By default, our multiplication function will select the table size that gives the best performance for the curve used. However, you might want to set an upper bound for the table size: this is what MBEDTLS_ECP_WINDOW_SIZE does. More specifically the value of this macro is the log of the maximum number of points that will be precomputed.
For example, for NIST P-256, the performance and RAM figures for various values of this parameter (with fixed point optimization disabled, see next section) are as follows:
2 3 4 5 6 ECDHE/s 44 50 53 53 53 Heap bytes 2064 2448 3592 3624 3680
As you can see, when moving from 2 to 4, performance increases as well as RAM usage, while larger values aren't helpful for performance (the code will select 4 as the effective value anyway) and don't change RAM usage as much.
You might have noticed that the first paragraph of the previous sections said some multiples are precomputed just in time, suggesting that they are discarded once the operation is done, and computed again for the next operation. Well this is only half of the story, but before we mention the other half let's back up a little bit.
Elliptic curves each come with a standard "base point" (also know as generator, so usually denoted by the letter G), for when the protocol requires a point known by all parties. For example, in ECDHE, one party generates a secret exponent a, computes aG, send the result to its peer, receives the peer's public share Q then computes the shared secret aQ.
Notice that for the first part (but not the second), the point to be multiplied is known in advance: it's G. So when we first multiply a G by an integer, we pre-compute well-chosen multiples of G as usual - but when we're done, we may want to keep those multiples around in order to speed up subsequent multiplications of G by other integers.
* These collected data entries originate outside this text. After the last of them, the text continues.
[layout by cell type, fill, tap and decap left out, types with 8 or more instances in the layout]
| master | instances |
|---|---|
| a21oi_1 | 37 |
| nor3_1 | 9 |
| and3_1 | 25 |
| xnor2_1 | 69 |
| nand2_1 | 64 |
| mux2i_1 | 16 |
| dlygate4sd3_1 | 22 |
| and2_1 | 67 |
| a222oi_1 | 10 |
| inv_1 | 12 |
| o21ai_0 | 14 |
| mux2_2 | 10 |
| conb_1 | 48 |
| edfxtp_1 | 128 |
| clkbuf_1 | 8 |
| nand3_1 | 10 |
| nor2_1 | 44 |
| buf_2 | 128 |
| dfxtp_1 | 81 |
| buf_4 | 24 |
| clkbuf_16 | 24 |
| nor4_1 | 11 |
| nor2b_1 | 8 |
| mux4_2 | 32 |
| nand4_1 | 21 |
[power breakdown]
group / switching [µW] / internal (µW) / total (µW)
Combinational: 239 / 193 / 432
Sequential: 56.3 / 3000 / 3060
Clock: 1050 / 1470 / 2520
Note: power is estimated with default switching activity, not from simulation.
On the other hand, keeping that table around obviously uses RAM: again we have a performance-memory trade-off.
That's why we made the MBEDTLS_ECP_FIXED_POINT_OPTIM: set it to 1 in order to keep the table around, 0 to discard it.
For example, the performance and RAM figures for NIST P-256 without and with fixed point optimization (with max window size set to 4, see previous section) are as follows:
0 1 ECDHE/s 53 76 Heap bytes 3592 5360
The ECC implementation in mbed TLS uses some memory-performance trade-offs. The defaults values are chosen with performance in mind, but you can easily adjust them to reduce RAM usage in order to get the trade-off that best fits your particular needs.
It should be noted that newer curves such as Curve25519, with a simpler implementation that doesn't use any trade-offs, manage to deliver superior performance while using less RAM compared to the NIST curves.